As
teorias da reprodução social evocam que as crianças de culturas heterogéneas
fazem aprendizagens diferenciadas, em que umas são mais beneficiadas que
outras, estando assim em desigualdade face à escola e à cultura que transmite.
Os
aspectos organizacionais não podem servir de atrito para o sucesso dos alunos
e, como tal, urge cogitar sobre as faces da escola enquanto organização. Os
preditores de insucesso escolar exigem hoje mais do professor. É urgente
libertar os professores de tarefas administrativas que, nalguns casos, parece
tratar-se de autoflagelação ou refúgio por parte das lideranças. É urgente
canalizar esse esforço na formação, na articulação, na colaboração e no
desenvolvimento profissional.
Relacionar
o impacto dos projetos e como se relacionam com o currículo é outro aspeto
relevante a ter em consideração para se caminhar para uma (possível) mudança de
práticas. Para melhorar a sala de aula, a escolas devem promover a formação
aos/entre professores, de modo a alargar o espectro de conhecimentos, e
desenvolverem-se profissionalmente, numa comunidade de aprendizagem.
A
emergência das tecnologias digitais oferece uma oportunidade para
desenvolvimento de novas práticas colaborativas, assentes numa comunidade de
prática.
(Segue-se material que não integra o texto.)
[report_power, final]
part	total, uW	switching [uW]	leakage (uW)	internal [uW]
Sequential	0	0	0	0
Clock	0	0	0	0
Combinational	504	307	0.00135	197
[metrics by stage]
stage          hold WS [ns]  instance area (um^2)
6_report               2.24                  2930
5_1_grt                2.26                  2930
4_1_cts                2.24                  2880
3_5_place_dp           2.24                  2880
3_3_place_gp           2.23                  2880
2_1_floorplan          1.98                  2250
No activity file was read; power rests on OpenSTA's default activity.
$ cat config.mk
export PLATFORM = sky130hd
export DESIGN_NAME = ipv4_udp_header_checksum_gen_unit_flat
export DESIGN_NICKNAME = d
export VERILOG_FILES = /design/src/sv/iuhc_pkg.sv /design/src/sv/iuhc_stream_if.sv /design/src/sv/iuhc_accum.sv /design/src/sv/ipv4_udp_header_checksum_gen_unit.sv /design/src/flat_wrapper.sv
export SDC_FILE = /design/constraint.sdc
export NUM_CORES = 1
export LEC_CHECK = 0
export ABC_AREA = 1
export ABC_CLOCK_PERIOD_IN_PS = 5000
export BUFFER_PORTS_ARGS = -buffer_cell sky130_fd_sc_hd__buf_4
export CAP_MARGIN = 20
export CORE_MARGIN = 2
export CORE_UTILIZATION = 36
export DETAILED_ROUTE_END_ITERATION = 10
export GPL_TIMING_DRIVEN = 0
export PLACE_DENSITY = 0.63
export SKIP_CTS_REPAIR_TIMING = 1
export SLEW_MARGIN = 20
export SYNTH_ARGS = -nofsm -noshare
export SYNTH_HDL_FRONTEND = slang
export SYNTH_SLANG_ARGS = --single-unit
$ cat constraint.sdc
create_clock -name clk -period 5 [get_ports clk]
set_input_delay 0.5 -clock clk [delete_from_list [all_inputs] [get_ports clk]]
set_output_delay 0.5 -clock clk [all_outputs]
set_load 0.01 [all_outputs]
$ cat src/sv/iuhc_pkg.sv
// Package with constants, types and checksum helpers of the checksum generator.
package iuhc_pkg;

    localparam int unsigned LEN_W         = 11;
    localparam int unsigned MAX_PAYLOAD   = 1472;
    localparam int unsigned UDP_HDR_BYTES = 8;
    localparam int unsigned IP_HDR_BYTES  = 20;
    localparam int unsigned CFG_IDX_W     = 3;
    localparam int unsigned CFG_DATA_W    = 32;

    localparam logic [LEN_W-1:0] MAX_COUNT   = LEN_W'(MAX_PAYLOAD);
    localparam logic [LEN_W-1:0] UDP_HDR_LEN = LEN_W'(UDP_HDR_BYTES);
    localparam logic [LEN_W-1:0] IP_UDP_HDR_LEN = LEN_W'(UDP_HDR_BYTES + IP_HDR_BYTES);
    localparam logic [LEN_W-1:0] MAX_IP_LEN  = LEN_W'(MAX_PAYLOAD + UDP_HDR_BYTES
                                                       + IP_HDR_BYTES);

    localparam logic [7:0]  PROTO_UDP      = 8'd17;
    localparam logic [15:0] IP_VER_IHL_TOS = 16'h4500;

    // Configuration register indexes.
    localparam logic [CFG_IDX_W-1:0] REG_SOURCE_IP    = 3'd0;
    localparam logic [CFG_IDX_W-1:0] REG_DEST_IP      = 3'd1;
    localparam logic [CFG_IDX_W-1:0] REG_SOURCE_PORT  = 3'd2;
    localparam logic [CFG_IDX_W-1:0] REG_DEST_PORT    = 3'd3;
    localparam logic [CFG_IDX_W-1:0] REG_TIME_TO_LIVE = 3'd4;
    localparam logic [CFG_IDX_W-1:0] REG_IDENT        = 3'd5;

    // Register reset values.
    localparam logic [31:0] RST_SOURCE_IP    = 32'h0000_0000;
    localparam logic [31:0] RST_DEST_IP      = 32'hFFFF_FFFF;
    localparam logic [15:0] RST_SOURCE_PORT  = 16'd68;
    localparam logic [15:0] RST_DEST_PORT    = 16'd67;
    localparam logic [7:0]  RST_TIME_TO_LIVE = 8'd250;
    localparam logic [15:0] RST_IDENT        = 16'd54321;

    // Payload summary handed from the accumulator on the final byte.
    typedef struct packed {
        logic [15:0]      psum;
        logic [LEN_W-1:0] count;
        logic             overflow;
    } acc_fin_t;

    // One's-complement 16-bit add with end-around carry.
    function automatic logic [15:0] oc_add16(input logic [15:0] a, input logic [15:0] b);
        logic [16:0] s;
        s = {1'b0, a} + {1'b0, b};
        return s[15:0] + {15'd0, s[16]};
    endfunction

    // Folds a plain 20-bit sum into a 16-bit one's-complement value.
    function automatic logic [15:0] fold20(input logic [19:0] s);
        logic [16:0] t;
        t = {1'b0, s[15:0]} + {13'd0, s[19:16]};
        return t[15:0] + {15'd0, t[16]};
    endfunction

endpackage

$ cat src/sv/iuhc_stream_if.sv
// Channel interfaces of the checksum generator: payload, result and configuration.
interface iuhc_in_if;
    logic       valid;
    logic       ready;
    logic [7:0] payload_byte;
    logic       last_byte;

    modport source (output valid, output payload_byte, output last_byte, input ready);
    modport sink (input valid, input payload_byte, input last_byte, output ready);
endinterface

interface iuhc_out_if;
    import iuhc_pkg::*;
    logic             valid;
    logic             ready;
    logic [LEN_W-1:0] ip_total_length;
    logic [15:0]      ip_header_checksum;
    logic [LEN_W-1:0] udp_length;
    logic [15:0]      udp_checksum;
    logic             too_long;

    modport source (output valid, output ip_total_length, output ip_header_checksum,
                    output udp_length, output udp_checksum, output too_long,
                    input ready);
    modport sink (input valid, input ip_total_length, input ip_header_checksum,
                  input udp_length, input udp_checksum, input too_long,
                  output ready);
endinterface

interface iuhc_cfg_if;
    import iuhc_pkg::*;
    logic                  valid;
    logic                  ready;
    logic [CFG_IDX_W-1:0]  index;
    logic [CFG_DATA_W-1:0] data;

    modport source (output valid, output index, output data, input ready);
    modport sink (input valid, input index, input data, output ready);
endinterface

$ cat src/sv/iuhc_accum.sv
// Payload accumulator: byte pairing, running one's-complement sum and byte count.
module iuhc_accum (
    input  logic               clk,
    input  logic               rst_n,
    input  logic               take,
    input  logic [7:0]         payload_byte,
    input  logic               last_byte,
    output iuhc_pkg::acc_fin_t fin
);
    import iuhc_pkg::*;

    logic [15:0]      running_sum_reg, running_sum_next;
    logic [7:0]       held_reg, held_next;
    logic             odd_reg, odd_next;
    logic [LEN_W-1:0] count_reg, count_next;
    logic             ovf_reg, ovf_next;

    logic [15:0]      sum_paired;
    logic [15:0]      sum_padded;
    logic             count_sat;
    logic [LEN_W-1:0] count_upd;
    logic             ovf_upd;

    assign sum_paired = oc_add16(running_sum_reg, {held_reg, payload_byte});
    // A final byte in the high half pairs with a zero pad.
    assign sum_padded = oc_add16(running_sum_reg, {payload_byte, 8'h00});
    assign count_sat  = (count_reg >= MAX_COUNT);
    assign count_upd  = count_sat ? count_reg : count_reg + LEN_W'(1);
    assign ovf_upd    = ovf_reg | count_sat;

    assign fin.psum     = odd_reg ? sum_paired : sum_padded;
    assign fin.count    = count_upd;
    assign fin.overflow = ovf_upd;

    always_comb
    begin
        running_sum_next = running_sum_reg;
        held_next        = held_reg;
        odd_next         = odd_reg;
        count_next       = count_reg;
        ovf_next         = ovf_reg;
        if (take)
        begin
            if (last_byte)
            begin
                running_sum_next = 16'd0;
                held_next        = 8'd0;
                odd_next         = 1'b0;
                count_next       = '0;
                ovf_next         = 1'b0;
            end
            else
            begin
                if (odd_reg)
                begin
                    running_sum_next = sum_paired;
                    odd_next         = 1'b0;
                end
                else
                begin
                    held_next = payload_byte;
                    odd_next  = 1'b1;
                end
                count_next = count_upd;
                ovf_next   = ovf_upd;
            end
        end
    end

    always_ff @(posedge clk or negedge rst_n)
    begin
        if (!rst_n)
        begin
            running_sum_reg <= 16'd0;
            held_reg        <= 8'd0;
            odd_reg         <= 1'b0;
            count_reg       <= '0;
            ovf_reg         <= 1'b0;
        end
        else
        begin
            running_sum_reg <= running_sum_next;
            held_reg        <= held_next;
            odd_reg         <= odd_next;
            count_reg       <= count_next;
            ovf_reg         <= ovf_next;
        end
    end

endmodule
Este avanço tecnológico marca também as organizações educativas,
obrigando-as a alterar as suas estruturas e fundamentos organizativos onde as
teorias tecnológicas passam a fazer parte das teorias da educação.
Desde
sempre que a tecnologia intervém a relação do homem com a natureza, mas na
sociedade atual é muito mais visível e está presente em quase todos os aspetos
da vida profissional, pessoal ou familiar.